JPMorgan Chase has one other key advantage over SoftBank. It can issue favorable ratings to the public on stocks that it wants to keep moving in an uptrend. On Friday morning, May 1, Business Insider reported that JPMorgan had put a $350 price target on the shares of Apple, giving six reasons why the stock could surge 20 percent. (Apple had closed the prior day at $293.80.)
According to MarketBeat, JPMorgan Chase has the following ratings on the big tech names that are cozily housed in its portfolio:
Apple – Overweight
Alphabet – Overweight
Amazon – Overweight
Facebook – Buy
Microsoft – Overweight
Netflix – Overweight
If all of this sounds like unseemly behavior for the largest bank in the U.S., then buckle up for the rest of the story.
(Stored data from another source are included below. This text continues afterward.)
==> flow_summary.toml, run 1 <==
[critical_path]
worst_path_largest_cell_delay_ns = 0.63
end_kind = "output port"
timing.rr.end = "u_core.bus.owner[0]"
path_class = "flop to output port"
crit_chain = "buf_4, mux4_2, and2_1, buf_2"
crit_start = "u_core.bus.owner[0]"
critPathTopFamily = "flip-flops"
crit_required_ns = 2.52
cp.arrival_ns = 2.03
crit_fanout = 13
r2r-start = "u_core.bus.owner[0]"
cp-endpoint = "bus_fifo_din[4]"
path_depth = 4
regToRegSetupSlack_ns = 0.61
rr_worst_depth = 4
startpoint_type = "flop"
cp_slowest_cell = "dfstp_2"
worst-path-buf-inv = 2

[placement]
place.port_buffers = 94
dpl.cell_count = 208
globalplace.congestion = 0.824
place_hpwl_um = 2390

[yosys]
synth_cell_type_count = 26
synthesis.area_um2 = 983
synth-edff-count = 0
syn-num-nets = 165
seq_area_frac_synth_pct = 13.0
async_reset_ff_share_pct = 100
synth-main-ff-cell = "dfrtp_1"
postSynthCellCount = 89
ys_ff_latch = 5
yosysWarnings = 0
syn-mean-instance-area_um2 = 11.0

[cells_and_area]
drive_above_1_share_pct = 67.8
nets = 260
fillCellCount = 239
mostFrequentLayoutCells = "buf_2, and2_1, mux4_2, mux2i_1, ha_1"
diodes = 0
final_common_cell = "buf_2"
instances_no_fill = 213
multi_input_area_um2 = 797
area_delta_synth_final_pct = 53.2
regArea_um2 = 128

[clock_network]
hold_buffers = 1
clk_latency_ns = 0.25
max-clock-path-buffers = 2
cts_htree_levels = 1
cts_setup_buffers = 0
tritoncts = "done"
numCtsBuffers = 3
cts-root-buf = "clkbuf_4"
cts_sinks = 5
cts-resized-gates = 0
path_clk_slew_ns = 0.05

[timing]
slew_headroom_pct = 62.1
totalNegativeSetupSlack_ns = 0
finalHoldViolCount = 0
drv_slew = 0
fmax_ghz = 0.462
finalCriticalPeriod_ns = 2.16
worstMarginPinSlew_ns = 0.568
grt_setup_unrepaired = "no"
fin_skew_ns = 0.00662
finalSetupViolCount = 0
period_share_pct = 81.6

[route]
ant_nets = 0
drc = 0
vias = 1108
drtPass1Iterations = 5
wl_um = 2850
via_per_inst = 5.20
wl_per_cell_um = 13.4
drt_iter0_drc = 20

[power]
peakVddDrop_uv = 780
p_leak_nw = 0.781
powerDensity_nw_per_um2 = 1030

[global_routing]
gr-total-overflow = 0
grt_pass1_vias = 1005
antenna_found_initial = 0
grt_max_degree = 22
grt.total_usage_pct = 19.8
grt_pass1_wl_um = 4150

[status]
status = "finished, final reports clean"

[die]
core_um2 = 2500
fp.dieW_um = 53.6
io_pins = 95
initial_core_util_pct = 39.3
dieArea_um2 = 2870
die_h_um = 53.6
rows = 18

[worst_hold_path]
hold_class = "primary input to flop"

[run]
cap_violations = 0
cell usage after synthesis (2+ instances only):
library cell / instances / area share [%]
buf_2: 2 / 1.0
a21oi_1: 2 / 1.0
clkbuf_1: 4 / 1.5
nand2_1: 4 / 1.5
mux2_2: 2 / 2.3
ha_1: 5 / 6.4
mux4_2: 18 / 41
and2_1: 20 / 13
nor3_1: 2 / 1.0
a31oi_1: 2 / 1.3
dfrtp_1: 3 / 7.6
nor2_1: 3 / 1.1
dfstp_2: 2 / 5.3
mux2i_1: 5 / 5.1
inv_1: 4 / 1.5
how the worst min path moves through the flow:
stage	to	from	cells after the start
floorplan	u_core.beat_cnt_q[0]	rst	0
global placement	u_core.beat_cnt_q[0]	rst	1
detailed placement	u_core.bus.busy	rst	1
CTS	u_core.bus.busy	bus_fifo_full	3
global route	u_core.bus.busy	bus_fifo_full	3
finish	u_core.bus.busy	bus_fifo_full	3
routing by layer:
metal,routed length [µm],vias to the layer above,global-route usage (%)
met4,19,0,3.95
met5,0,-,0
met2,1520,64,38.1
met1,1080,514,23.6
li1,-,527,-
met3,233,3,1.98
--- config.mk ---
export PLATFORM = sky130hd
export DESIGN_NAME = operand_fetch
export DESIGN_NICKNAME = d
export VERILOG_FILES = /design/src/rtl/cpu_pkg.sv /design/src/rtl/fwd_sel.sv /design/src/rtl/operand_fetch.sv
export SDC_FILE = /design/constraint.sdc
export NUM_CORES = 1
export LEC_CHECK = 0
export ABC_CLOCK_PERIOD_IN_PS = 2600
export CAP_MARGIN = 10
export CORE_ASPECT_RATIO = 1.5
export CORE_MARGIN = 4
export CORE_UTILIZATION = 45
export DETAILED_ROUTE_END_ITERATION = 6
export DONT_BUFFER_PORTS = 1
export GPL_ROUTABILITY_DRIVEN = 0
export GPL_TIMING_DRIVEN = 0
export PLACE_DENSITY = 0.73
export RECOVER_POWER = 100
export SLEW_MARGIN = 20
export SYNTH_ARGS = -nofsm -noshare
export SYNTH_HDL_FRONTEND = slang
export SYNTH_HIERARCHICAL = 1
export SYNTH_SLANG_ARGS = --single-unit
--- constraint.sdc ---
create_clock -name clk -period 2.6 [get_ports clk]
set_clock_uncertainty 0.1 [all_clocks]
set_input_delay 0.78 -clock clk [delete_from_list [all_inputs] [get_ports clk]]
set_output_delay 0.78 -clock clk [all_outputs]
set_load 0.02 [all_outputs]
In 2016, two trial lawyers, Helen Davis Chaitman and Lance Gotthoffer, wrote a book titled JPMadoff: The Unholy Alliance Between America’s Biggest Bank and America’s Biggest Crook, comparing the bank to the Gambino crime family. The lawyers wrote:
“In Chapter 4, we compared JPMC to the Gambino crime family to demonstrate the many areas in which these two organizations had the same goals and strategies. In fact, the most significant difference between JPMC and the Gambino Crime Family is the way the government treats them. While Congress made it a national priority to eradicate organized crime, there is an appalling lack of appetite in Washington to decriminalize Wall Street. Congress and the executive branch of the government seem determined to protect Wall Street criminals, which simply assures their proliferation.”
Since 2013, JPMorgan Chase has been under at least four criminal investigations by the U.S. Department of Justice. The first investigation pertained to the London Whale matter described above.
In 2014, JPMorgan Chase was charged with two criminal felony counts for its involvement with Ponzi mastermind, Bernie Madoff. The bank looked the other way for decades at signs of money laundering in the Madoff account. The bank pleaded guilty to both felony counts.
In 2015, the Justice Department brought another criminal felony count against the bank, this time for rigging foreign exchange markets. The bank again pleaded guilty along with other banks.
On September 16 of last year, the Justice Department indicted two current and one former precious metal traders at JPMorgan Chase on Racketeer Influenced and Corrupt Organizations Act (RICO) charges – a statute typically reserved for members of organized crime. The traders were charged with running a racketeering enterprise out of the precious metals trading desk at JPMorgan Chase. In an SEC filing, JPMorgan Chase has indicated that the bank itself remains under a criminal probe in the matter.
Throughout all of these criminal investigations and felony counts, Jamie Dimon has been allowed by the bank’s Board of Directors to continue to serve as Chairman and CEO, suggesting to many Wall Street watchers that the criminal activity is a feature, not a bug.